NSimpleDB - Use Amazon´s SimpleDB data model in your applications now - Part 1

Friday, January 18, 2008

Have you heard about Amazon´s online "database service" SimpleDB? They describe it like this: "Amazon SimpleDB is a web service for running queries on structured data in real time." So it´s not a RDBMS, because Amazon does not call the data "relational", but just "structured". And you use a web service based API to access the data, not good old ADO.NET. Currently SimpleDB is in beta. You can get a test account to play around with it - if you´re patient. As of this writing (Jan 08) evaluation is limited; you need to apply and queue up to be assigned a test account. I have about 2 weeks ago, but haven´t heard from Amazon since then.

But why should you care? Well, SimpleDB would allow you to store data in a database without any setup costs. You don´t have to care about backup or moving to another ISP. You´re data, lots of data, can just stay with Amazon. Just add a web service proxy to you web (or desktop) application and off you go. This certainly make some (or a lot, or at least a growing number of) applications easier to implement.

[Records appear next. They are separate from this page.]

### src/rtl/gpu_prefetch_ctrl.sv
// gpu_prefetch_ctrl
//   Instruction prefetch controller for the GPU front end. Reads 32-bit
//   longwords from local memory over a req/ack handshake, splits them into
//   big-endian halfwords held in a 4-entry queue, and presents the head
//   halfword plus its byte address to the instruction decoder.
//
// Ports
//   clk          system clock, all state on the rising edge
//   resetl       asynchronous active-low reset
//   jump         one-cycle pulse: restart fetching at jump_addr
//   jump_addr    jump target byte address (bit 0 ignored)
//   fetch_req    memory read request, held until fetch_ack
//   fetch_addr   longword-aligned read address
//   fetch_ack    read complete, fetch_data valid this cycle
//   fetch_data   read data, bits 31:16 are the lower-addressed halfword
//   instr_valid  queue head is valid
//   instr        queue head halfword
//   instr_pc     byte address of instr
//   instr_take   decoder consumes the head halfword
module gpu_prefetch_ctrl #(
  parameter int AW = 24
) (
  input  logic          clk,
  input  logic          resetl,
  input  logic          jump,
  input  logic [AW-1:0] jump_addr,
  output logic          fetch_req,
  output logic [AW-1:0] fetch_addr,
  input  logic          fetch_ack,
  input  logic [31:0]   fetch_data,
  output logic          instr_valid,
  output logic [15:0]   instr,
  output logic [AW-1:0] instr_pc,
  input  logic          instr_take
);

  typedef enum logic [1:0] {
    IDLE    = 2'd0,
    FETCH   = 2'd1,
    DISCARD = 2'd2
  } state_e;

  state_e        state_q, state_d;
  logic [2:0]    count_q, count_d;
  logic [1:0]    rd_ptr_q, rd_ptr_d;
  logic [AW-1:0] fetch_addr_q, fetch_addr_d;
  logic [AW-1:0] tgt_q, tgt_d;        // jump target parked while draining a stale request
  logic          skip_q, skip_d;      // first fetched halfword lies before the jump target
  logic [15:0]   mem_q [4];

  logic          pop;
  logic          accept;
  logic [2:0]    enq_n;
  logic [1:0]    wr0_ptr;
  logic [1:0]    wr1_ptr;
  logic [AW-1:0] jump_aligned;

  // Bit 0 of the jump target addresses a byte inside a halfword; never used.
  logic unused_jump_bit0;
  assign unused_jump_bit0 = jump_addr[0];

  assign jump_aligned = {jump_addr[AW-1:2], 2'b00};
  assign pop          = instr_take && (count_q != 3'd0);
  // A jump in the same cycle as the ack turns the returned data stale.
  assign accept       = (state_q == FETCH) && fetch_ack && !jump;
  assign enq_n        = accept ? (skip_q ? 3'd1 : 3'd2) : 3'd0;

  // Requests only start with count <= 2, so rd_ptr + count never laps the
  // head when two halfwords are written.
  assign wr0_ptr = rd_ptr_q + count_q[1:0];
  assign wr1_ptr = wr0_ptr + 2'd1;

  always_comb begin
    state_d      = state_q;
    count_d      = count_q;
    rd_ptr_d     = rd_ptr_q;
    fetch_addr_d = fetch_addr_q;
    tgt_d        = tgt_q;
    skip_d       = skip_q;

    unique case (state_q)
      IDLE: begin
        if (!jump && count_q <= 3'd2) state_d = FETCH;
      end
      FETCH: begin
        if (fetch_ack)  state_d = IDLE;
        else if (jump)  state_d = DISCARD;
      end
      DISCARD: begin
        if (fetch_ack) begin
          state_d      = IDLE;
          fetch_addr_d = tgt_q;
        end
      end
      default: state_d = IDLE;
    endcase

    if (accept) begin
      fetch_addr_d = fetch_addr_q + {{(AW-3){1'b0}}, 3'd4};
      skip_d       = 1'b0;
    end

    count_d  = count_q + enq_n - {2'b00, pop};
    rd_ptr_d = rd_ptr_q + {1'b0, pop};

    if (jump) begin
      count_d = 3'd0;
      tgt_d   = jump_aligned;
      skip_d  = jump_addr[1];
      // An unacked request must keep its address on the bus; the new
      // target is loaded from tgt_q when that request finally completes.
      if (!((state_q == FETCH || state_q == DISCARD) && !fetch_ack))
        fetch_addr_d = jump_aligned;
    end
  end

  always_ff @(posedge clk or negedge resetl) begin
    if (!resetl) begin
      state_q      <= IDLE;
      count_q      <= 3'd0;
      rd_ptr_q     <= 2'd0;
      fetch_addr_q <= '0;
      tgt_q        <= '0;
      skip_q       <= 1'b0;
    end else begin
      state_q      <= state_d;
      count_q      <= count_d;
      rd_ptr_q     <= rd_ptr_d;
      fetch_addr_q <= fetch_addr_d;
      tgt_q        <= tgt_d;
      skip_q       <= skip_d;
    end
  end

  // Queue storage: one register per entry. The first write slot receives the
  // upper halfword unless the upper halfword is being skipped.
  generate
    for (genvar gi = 0; gi < 4; gi++) begin : g_entry
      logic we0;
      logic we1;
      assign we0 = accept && (wr0_ptr == 2'(gi));
      assign we1 = accept && !skip_q && (wr1_ptr == 2'(gi));

      always_ff @(posedge clk or negedge resetl) begin
        if (!resetl) begin
          mem_q[gi] <= 16'h0000;
        end else if (we0) begin
          mem_q[gi] <= skip_q ? fetch_data[15:0] : fetch_data[31:16];
        end else if (we1) begin
          mem_q[gi] <= fetch_data[15:0];
        end
      end
    end
  endgenerate

  assign fetch_req   = (state_q != IDLE);
  assign fetch_addr  = fetch_addr_q;
  assign instr_valid = (count_q != 3'd0);
  assign instr       = instr_valid ? mem_q[rd_ptr_q] : 16'h0000;
  assign instr_pc    = fetch_addr_q - {{(AW-4){1'b0}}, count_q, 1'b0};

endmodule
## src/rtl/stream_rr_arbiter.sv

```systemverilog
// Round-robin arbiter merging NREQ valid/ready streams into one registered, source-tagged output.
// Optional per-requester accepted-beat counters: define STREAM_RR_ARB_STATS_EN.
module stream_rr_arbiter #(
  parameter int DW   = 32,
  parameter int NREQ = 4,
  localparam int IW  = $clog2(NREQ)
) (
  input  logic               clk,
  input  logic               rst,
  input  logic [NREQ-1:0]    up_valid,
  input  logic [NREQ*DW-1:0] up_data,
  output logic [NREQ-1:0]    up_ready,
  output logic               down_valid,
  output logic [DW-1:0]      down_data,
  output logic [IW-1:0]      down_src,
  input  logic               down_ready
`ifdef STREAM_RR_ARB_STATS_EN
  ,
  output logic [NREQ*16-1:0] grant_cnt
`endif
);

  typedef enum logic {
    EMPTY = 1'b0,
    FULL  = 1'b1
  } state_t;

  state_t        state, state_nxt;
  logic [IW-1:0] ptr, ptr_nxt;
  logic [DW-1:0] data_nxt;
  logic [IW-1:0] src_nxt;
  logic          load_en;
  logic          found;
  logic [IW-1:0] grant;
  logic [IW-1:0] idx;

  assign down_valid = (state == FULL);
  assign load_en    = (state == EMPTY) || down_ready;

  // First valid requester at or after ptr, wrapping modulo NREQ.
  always_comb begin : arbitrate
    // NOTE: every always_comb output gets a default first so no path leaves it unassigned (no latch).
    found = 1'b0;
    grant = '0;
    idx   = '0;
    for (int k = 0; k < NREQ; k++) begin
      idx = IW'((int'(ptr) + k) % NREQ);
      if (!found && up_valid[idx]) begin
        found = 1'b1;
        grant = idx;
      end
    end
  end

  // Acceptance is gated by rst so nothing handshakes while the output stage is held in reset.
  always_comb begin : ready_decode
    up_ready = '0;
    if (!rst && load_en && found) up_ready[grant] = 1'b1;
  end

  always_comb begin : next_state
    state_nxt = state;
    ptr_nxt   = ptr;
    data_nxt  = down_data;
    src_nxt   = down_src;
    if (load_en) begin
      if (found) begin
        state_nxt = FULL;
        data_nxt  = up_data[int'(grant)*DW +: DW];
        src_nxt   = grant;
        ptr_nxt   = (int'(grant) == NREQ-1) ? '0 : grant + 1'b1;
      end else begin
        state_nxt = EMPTY;
      end
    end
  end

  always_ff @(posedge clk or posedge rst) begin
    if (rst) begin
      state     <= EMPTY;
      ptr       <= '0;
      down_data <= '0;
      down_src  <= '0;
    end else begin
      // NOTE: non-blocking assignments so every flop samples pre-edge values regardless of statement order.
      state     <= state_nxt;
      ptr       <= ptr_nxt;
      down_data <= data_nxt;
      down_src  <= src_nxt;
    end
  end

`ifdef STREAM_RR_ARB_STATS_EN
  logic        hs;
  logic [15:0] cnt [NREQ];

  assign hs = load_en && found;

  always_ff @(posedge clk or posedge rst) begin
    if (rst) begin
      // NOTE: this counter array is architectural state that must read zero after reset, so it is reset
      // element by element; plain data-storage arrays would normally be left unreset.
      for (int i = 0; i < NREQ; i++) cnt[i] <= '0;
    end else if (hs) begin
      cnt[grant] <= cnt[grant] + 16'd1;
    end
  end

  for (genvar gi = 0; gi < NREQ; gi++) begin : g_cnt_out
    assign grant_cnt[gi*16 +: 16] = cnt[gi];
  end
`endif

endmodule
```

Another reason to care about Amazon´s SimpleDB is its simplicity. In an age where dynamic programming becomes ever more popular and static whatever (e.g. typing, binding) loses value, making persistence more dynamic sure should look attractive. But exactly this is what Amazon´s SimpleDB is about: highly dynamic persistence of structured data.

SimpleDB data model

With SimpleDB you don´t define a database schema anymore. Your "data space" with Amazon is structured in a very simple way: it´s devided into sub-spaces called "domains" which each contain so called "items" which each contain so called "attributes". That´s it. And you can change the structure of this "data space" at any time. There is no distinction between meta data and data. Creating a domain (which resembles a table in a relational database) is a web service operation like storing an item in a domain.

To make it very clear: You divide your "data space" into domains at your leisure. (Amazon currently just artificially limits the number of domains to 100.) And you stuff items of any structure into these domains. You never define a schema for a domain. The items stored in a domain don´t have to look the same. They can contain any number of attributes; all can differ in their number of attributes.

Attributes are name-value-pairs. So items are tuples of arbitrary aritiy. That means, SimpleDB is not a relational database, but a tuplespace. Just throw items/tuples into your SimpleDB instance at your leisure. That´s all their is to SimpleDB persistence. If you like, separate tuples into different domains - but if you do it or not does not make a big difference. For distinguishing between, say, customers and invoices that´s not necessary. It might even be contraproductive, since querying items is limited to one domain at a time. There is no such thing as a SQL Join.

The use of domains

So why are there domains at all? Probably they help Amazon to make replication of items between servers easier. And it might speed up queries if you distribute your data across domains. So think of domains as easy to set up data partitions in case you have to deal with huge amounts of data.

Multi-valued attributes

But not only don´t you have to define a schema for a domain and all items/tuples can have a different structure, there´s another deviation from relational thinking: Attributes can have multiple values! So items don´t even comply with the relational first normal form. See the "Phone" attribute in the following item:

It´s not just several phone numbers separated by commas. No! The "Phone" attribute is really structured. You can retrieve (and query for) each phone number separatley. SimpleDB would return the item like this:

Think of what this means: Finally you can set up "natural references" between persistent data like in memory. A parent objekt points to its children. But when you persist these objects in a relational database, you usually invert the references. The child records will contain a foreign key to denote their parent record.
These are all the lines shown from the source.